DETROIT – The chief justice of the Michigan Supreme Court said Monday she will step down by the end of 2022, an announcement that followed a major decision affecting abortion rights and more than two years of steering the state’s judiciary through the COVID-19 pandemic.

Bridget McCormack, a Democratic Party nominee, has been on the court since 2013 and still had six years left in her second term.

“After a decade, the time has come for me to move on, to let others lead, and to build on a foundation of progress,” McCormack, 56, said in a written statement.

She said she would resign no earlier than Nov. 22 and no later than Dec. 31. The timing will depend on the appointment of her successor. Gov. Gretchen Whitmer said she will pick a new justice, apparently no matter the results of the Nov. 8 election.

Whitmer, a Democrat seeking reelection, called McCormack a “phenomenal public servant.”

Election victories by McCormack and Justice Elizabeth Welch in 2020 put Democrats in the court’s majority for the first time since 2010. Those wins came shortly after a Republican majority struck down Whitmer's sweeping authority to manage Michigan's response to the pandemic.

McCormack last week was in the 5-2 majority that put abortion rights on the November ballot. Republican members of a state elections board had rejected the proposed constitutional amendment over the spacing of words on the petition, which had attracted more than 750,000 signatures.

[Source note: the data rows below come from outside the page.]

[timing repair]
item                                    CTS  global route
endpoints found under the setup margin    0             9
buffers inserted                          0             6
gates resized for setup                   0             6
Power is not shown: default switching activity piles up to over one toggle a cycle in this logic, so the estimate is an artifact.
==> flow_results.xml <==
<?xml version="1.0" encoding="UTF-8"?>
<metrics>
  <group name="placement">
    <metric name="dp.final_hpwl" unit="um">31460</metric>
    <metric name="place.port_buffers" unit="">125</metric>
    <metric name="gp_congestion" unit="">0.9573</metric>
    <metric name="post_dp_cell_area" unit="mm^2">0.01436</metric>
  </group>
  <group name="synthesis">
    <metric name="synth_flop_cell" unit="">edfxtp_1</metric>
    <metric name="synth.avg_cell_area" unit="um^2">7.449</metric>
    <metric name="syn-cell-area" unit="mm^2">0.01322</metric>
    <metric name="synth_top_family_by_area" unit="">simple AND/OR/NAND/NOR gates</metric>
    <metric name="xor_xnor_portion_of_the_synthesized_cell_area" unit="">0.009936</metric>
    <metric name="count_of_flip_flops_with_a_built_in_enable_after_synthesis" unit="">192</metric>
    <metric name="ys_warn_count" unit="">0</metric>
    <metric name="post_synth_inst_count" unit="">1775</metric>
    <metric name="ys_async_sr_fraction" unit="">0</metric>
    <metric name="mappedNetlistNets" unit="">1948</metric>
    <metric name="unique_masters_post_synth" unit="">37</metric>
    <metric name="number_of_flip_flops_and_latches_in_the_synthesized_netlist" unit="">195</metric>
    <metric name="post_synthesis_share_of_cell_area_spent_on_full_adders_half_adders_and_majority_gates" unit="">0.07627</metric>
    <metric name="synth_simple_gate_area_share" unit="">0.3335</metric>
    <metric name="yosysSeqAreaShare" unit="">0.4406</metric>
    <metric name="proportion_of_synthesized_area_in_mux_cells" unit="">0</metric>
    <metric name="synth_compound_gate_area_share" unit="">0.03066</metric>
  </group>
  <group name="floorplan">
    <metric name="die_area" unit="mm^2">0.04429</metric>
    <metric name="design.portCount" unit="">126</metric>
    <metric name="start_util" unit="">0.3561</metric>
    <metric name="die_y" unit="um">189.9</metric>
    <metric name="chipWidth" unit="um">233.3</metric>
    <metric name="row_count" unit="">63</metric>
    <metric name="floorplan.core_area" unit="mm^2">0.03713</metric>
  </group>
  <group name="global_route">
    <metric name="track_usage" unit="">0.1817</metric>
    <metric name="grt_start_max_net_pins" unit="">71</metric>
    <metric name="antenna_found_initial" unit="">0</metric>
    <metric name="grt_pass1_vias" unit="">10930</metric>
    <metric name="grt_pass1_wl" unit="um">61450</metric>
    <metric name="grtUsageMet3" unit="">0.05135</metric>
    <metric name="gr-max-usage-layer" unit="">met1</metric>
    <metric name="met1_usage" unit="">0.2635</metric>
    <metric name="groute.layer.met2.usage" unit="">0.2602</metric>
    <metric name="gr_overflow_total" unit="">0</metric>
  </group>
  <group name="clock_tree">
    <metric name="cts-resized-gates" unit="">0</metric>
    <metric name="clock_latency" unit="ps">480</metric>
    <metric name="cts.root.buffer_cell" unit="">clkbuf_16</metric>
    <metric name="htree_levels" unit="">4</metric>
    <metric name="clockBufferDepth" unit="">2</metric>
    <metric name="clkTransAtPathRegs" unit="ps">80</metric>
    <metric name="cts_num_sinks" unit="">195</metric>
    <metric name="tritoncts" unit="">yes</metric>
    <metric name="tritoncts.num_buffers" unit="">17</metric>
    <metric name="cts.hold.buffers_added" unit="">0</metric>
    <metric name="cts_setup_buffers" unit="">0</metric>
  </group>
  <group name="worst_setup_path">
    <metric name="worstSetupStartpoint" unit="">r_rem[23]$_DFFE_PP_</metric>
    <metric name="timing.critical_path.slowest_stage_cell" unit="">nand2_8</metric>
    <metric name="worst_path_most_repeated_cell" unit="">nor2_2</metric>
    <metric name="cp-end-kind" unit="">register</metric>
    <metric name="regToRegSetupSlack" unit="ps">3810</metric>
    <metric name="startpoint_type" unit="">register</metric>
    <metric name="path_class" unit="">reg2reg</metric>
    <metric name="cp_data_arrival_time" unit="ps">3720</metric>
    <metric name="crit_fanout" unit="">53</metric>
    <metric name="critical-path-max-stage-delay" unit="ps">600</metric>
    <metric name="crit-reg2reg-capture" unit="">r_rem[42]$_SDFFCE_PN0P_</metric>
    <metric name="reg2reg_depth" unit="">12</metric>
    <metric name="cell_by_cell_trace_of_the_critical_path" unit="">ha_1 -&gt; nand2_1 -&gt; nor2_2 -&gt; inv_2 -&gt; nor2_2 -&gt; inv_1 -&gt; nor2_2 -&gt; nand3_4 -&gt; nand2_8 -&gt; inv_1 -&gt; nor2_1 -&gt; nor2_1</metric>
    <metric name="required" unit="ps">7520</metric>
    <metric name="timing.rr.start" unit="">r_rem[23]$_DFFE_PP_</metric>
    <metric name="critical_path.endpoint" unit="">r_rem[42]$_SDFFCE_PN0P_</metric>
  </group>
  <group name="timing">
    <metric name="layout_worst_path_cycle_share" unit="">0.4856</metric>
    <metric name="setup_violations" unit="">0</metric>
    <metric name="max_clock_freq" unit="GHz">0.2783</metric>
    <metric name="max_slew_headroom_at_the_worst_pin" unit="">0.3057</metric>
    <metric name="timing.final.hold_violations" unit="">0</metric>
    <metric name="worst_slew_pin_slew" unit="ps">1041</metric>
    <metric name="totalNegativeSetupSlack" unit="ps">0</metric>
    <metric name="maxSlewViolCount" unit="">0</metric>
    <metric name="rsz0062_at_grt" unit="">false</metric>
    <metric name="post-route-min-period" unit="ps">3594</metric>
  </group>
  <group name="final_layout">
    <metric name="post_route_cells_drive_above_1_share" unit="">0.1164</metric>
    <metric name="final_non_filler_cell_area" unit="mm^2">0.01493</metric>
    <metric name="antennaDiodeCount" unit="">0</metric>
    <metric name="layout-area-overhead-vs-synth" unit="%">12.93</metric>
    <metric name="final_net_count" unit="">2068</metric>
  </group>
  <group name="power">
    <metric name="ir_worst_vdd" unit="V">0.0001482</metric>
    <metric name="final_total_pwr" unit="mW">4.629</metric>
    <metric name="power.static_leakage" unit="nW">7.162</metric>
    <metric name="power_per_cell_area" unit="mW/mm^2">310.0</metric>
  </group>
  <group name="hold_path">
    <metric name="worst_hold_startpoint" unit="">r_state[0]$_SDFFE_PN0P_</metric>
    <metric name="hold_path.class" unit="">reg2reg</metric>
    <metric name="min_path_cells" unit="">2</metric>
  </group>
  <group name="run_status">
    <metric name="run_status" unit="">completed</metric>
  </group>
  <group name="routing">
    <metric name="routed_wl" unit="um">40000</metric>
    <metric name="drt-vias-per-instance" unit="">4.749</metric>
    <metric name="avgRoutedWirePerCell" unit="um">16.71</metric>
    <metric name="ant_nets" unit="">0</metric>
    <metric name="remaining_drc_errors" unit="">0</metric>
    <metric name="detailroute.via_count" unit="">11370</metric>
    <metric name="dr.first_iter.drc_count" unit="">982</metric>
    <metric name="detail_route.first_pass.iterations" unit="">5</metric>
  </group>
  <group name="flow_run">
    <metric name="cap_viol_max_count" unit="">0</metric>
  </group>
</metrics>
## src/hdl/tss_pkg.sv

```systemverilog
// task slot scheduler package: request types, codes and controller/datapath links
// no dependencies
`timescale 1ns / 1ps
`default_nettype none

package tss_pkg;

    localparam int SLOT_COUNT_DEF   = 32;
    localparam int VECTOR_COUNT_DEF = 128;
    localparam int VEC_W            = 7;
    localparam int WOKEN_CNT_W      = 7;
    localparam logic [VEC_W-1:0] PREEMPT_RESET = 7'd40;
    localparam logic [WOKEN_CNT_W-1:0] WOKEN_MAX = 7'd63;

    typedef enum logic [2:0] {
        CMD_CREATE   = 3'd0,
        CMD_ARM      = 3'd1,
        CMD_WAIT     = 3'd2,
        CMD_INTR     = 3'd3,
        CMD_DISPATCH = 3'd4
    } t_cmd;

    typedef enum logic [1:0] {
        ST_EMPTY   = 2'd0,
        ST_RUN     = 2'd1,
        ST_RUNNING = 2'd2,
        ST_WAIT    = 2'd3
    } t_slot_st;

    typedef enum logic [1:0] {
        STS_OK            = 2'd0,
        STS_NO_FREE       = 2'd1,
        STS_NONE_RUNNABLE = 2'd2,
        STS_NO_ACTIVE     = 2'd3
    } t_status;

    typedef enum logic [1:0] {
        SCAN_FIND_EMPTY = 2'd0,
        SCAN_FIND_RUN   = 2'd1,
        SCAN_WAKE       = 2'd2
    } t_scan_mode;

    typedef struct packed {
        logic [2:0]       command;
        logic [VEC_W-1:0] vector;
    } t_in_req;

    typedef struct packed {
        logic [1:0] status;
        logic [4:0] slot_index;
        logic       preempted;
        logic [5:0] woken_count;
    } t_out_req;

    typedef struct packed {
        logic       capture;
        logic       init;
        t_status    init_status;
        logic       set_pre;
        logic       demote;
        logic       park;
        logic       mark_dispatched;
        logic       scan_start;
        logic       scan_from_ptr;
        logic       scan_run;
        t_scan_mode mode;
        logic       mask_read;
        logic       mask_write;
        logic       load_out;
    } t_dp_cmd;

    typedef struct packed {
        logic [2:0] cmd;
        logic       active_valid;
        logic       ever_dispatched;
        logic       vec_ok;
        logic       preempt_hit;
        logic       hit;
        logic       scan_done;
        logic       out_free;
    } t_dp_stat;

endpackage

`default_nettype wire

```

## src/hdl/tss_ctrl.sv

```systemverilog
// task slot scheduler controller: sequences each request through decode, a scan or a mask update, and reply
// depends on tss_pkg
`timescale 1ns / 1ps
`default_nettype none

module tss_ctrl (
    input  wire logic               i_clk,
    input  wire logic               i_rst_n,
    input  wire logic               i_in_valid,
    output logic                    o_in_stall,
    input  wire tss_pkg::t_dp_stat  i_stat,
    output tss_pkg::t_dp_cmd        o_cmd
);

    typedef enum logic [2:0] {
        S_IDLE,
        S_DECODE,
        S_SCAN,
        S_ARM_RD,
        S_ARM_WR,
        S_DONE
    } t_state;

    t_state              r_state, n_state;
    tss_pkg::t_scan_mode r_mode, n_mode;
    tss_pkg::t_dp_cmd    cmd;

    always_comb begin
        n_state         = r_state;
        n_mode          = r_mode;
        cmd             = '0;
        cmd.init_status = tss_pkg::STS_OK;
        cmd.mode        = r_mode;
        unique case (r_state)
            S_IDLE: begin
                cmd.capture = i_in_valid;
                if (i_in_valid) begin
                    n_state = S_DECODE;
                end
            end
            S_DECODE: begin
                cmd.init = 1'b1;
                n_state  = S_DONE;
                unique case (i_stat.cmd)
                    tss_pkg::CMD_CREATE: begin
                        cmd.init_status = tss_pkg::STS_NO_FREE;
                        cmd.scan_start  = 1'b1;
                        n_mode          = tss_pkg::SCAN_FIND_EMPTY;
                        n_state         = S_SCAN;
                    end
                    tss_pkg::CMD_ARM: begin
                        if (!i_stat.active_valid) begin
                            cmd.init_status = tss_pkg::STS_NO_ACTIVE;
                        end else if (i_stat.vec_ok) begin
                            n_state = S_ARM_RD;
                        end
                    end
                    tss_pkg::CMD_WAIT: begin
                        if (!i_stat.active_valid) begin
                            cmd.init_status = tss_pkg::STS_NO_ACTIVE;
                        end else begin
                            cmd.park = 1'b1;
                        end
                    end
                    tss_pkg::CMD_INTR: begin
                        if (i_stat.ever_dispatched) begin
                            cmd.demote     = i_stat.preempt_hit;
                            cmd.set_pre    = i_stat.preempt_hit;
                            cmd.scan_start = 1'b1;
                            n_mode         = tss_pkg::SCAN_WAKE;
                            n_state        = S_SCAN;
                        end
                    end
                    tss_pkg::CMD_DISPATCH: begin
                        cmd.init_status     = tss_pkg::STS_NONE_RUNNABLE;
                        cmd.demote          = i_stat.active_valid;
                        cmd.mark_dispatched = 1'b1;
                        cmd.scan_start      = 1'b1;
                        cmd.scan_from_ptr   = 1'b1;
                        n_mode              = tss_pkg::SCAN_FIND_RUN;
                        n_state             = S_SCAN;
                    end
                    default: begin
                        n_state = S_DONE;
                    end
                endcase
            end
            S_SCAN: begin
                cmd.scan_run = 1'b1;
                if (i_stat.hit || i_stat.scan_done) begin
                    n_state = S_DONE;
                end
            end
            S_ARM_RD: begin
                cmd.mask_read = 1'b1;
                n_state       = S_ARM_WR;
            end
            S_ARM_WR: begin
                cmd.mask_write = 1'b1;
                n_state        = S_DONE;
            end
            S_DONE: begin
                cmd.load_out = i_stat.out_free;
                if (i_stat.out_free) begin
                    n_state = S_IDLE;
                end
            end
            default: begin
                n_state = S_IDLE;
            end
        endcase
    end

    always_ff @(posedge i_clk) begin
        if (!i_rst_n) begin
            r_state <= S_IDLE;
            r_mode  <= tss_pkg::SCAN_FIND_EMPTY;
        end else begin
            r_state <= n_state;
            r_mode  <= n_mode;
        end
    end

    assign o_in_stall = (r_state != S_IDLE);
    assign o_cmd      = cmd;

endmodule

`default_nettype wire

```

“What a sad marker of the times,” said McCormack, who called it a “game of gotcha gone very bad.”

Before her election in 2012, she was co-director of the Innocence Clinic at University of Michigan law school, working with students to exonerate wrongly convicted people.

Indeed, criminal law has been a specialty. In June, she wrote the court's unanimous opinion that indictments used to charge former Republican Gov. Rick Snyder and others in the Flint water investigation were invalid.

McCormack has been chief justice since 2019, a role that is decided by the court’s seven members. In that job, she has left her mark across the state, especially during the pandemic, when courtrooms were closed and judges turned to video conferencing to handle cases.

The public suddenly could turn to the internet to watch cases in local courts. Video access is still available in many courts.

Before the pandemic, the state Supreme Court ordered all Michigan courts to allow visitors to carry laptops, tablets and phones. Some counties complained they would lose revenue if people could copy public documents with their devices. But McCormack said the change ensures the “doors to our courts are open to all,” especially poor people who had to stash a phone in bushes before entering some courts.

Justice Elizabeth Clement, a Republican, said McCormack has been independent and fair.

"In a world that has become increasing partisan and angry, she is a voice of reason, compassion and thoughtfulness,” Clement said.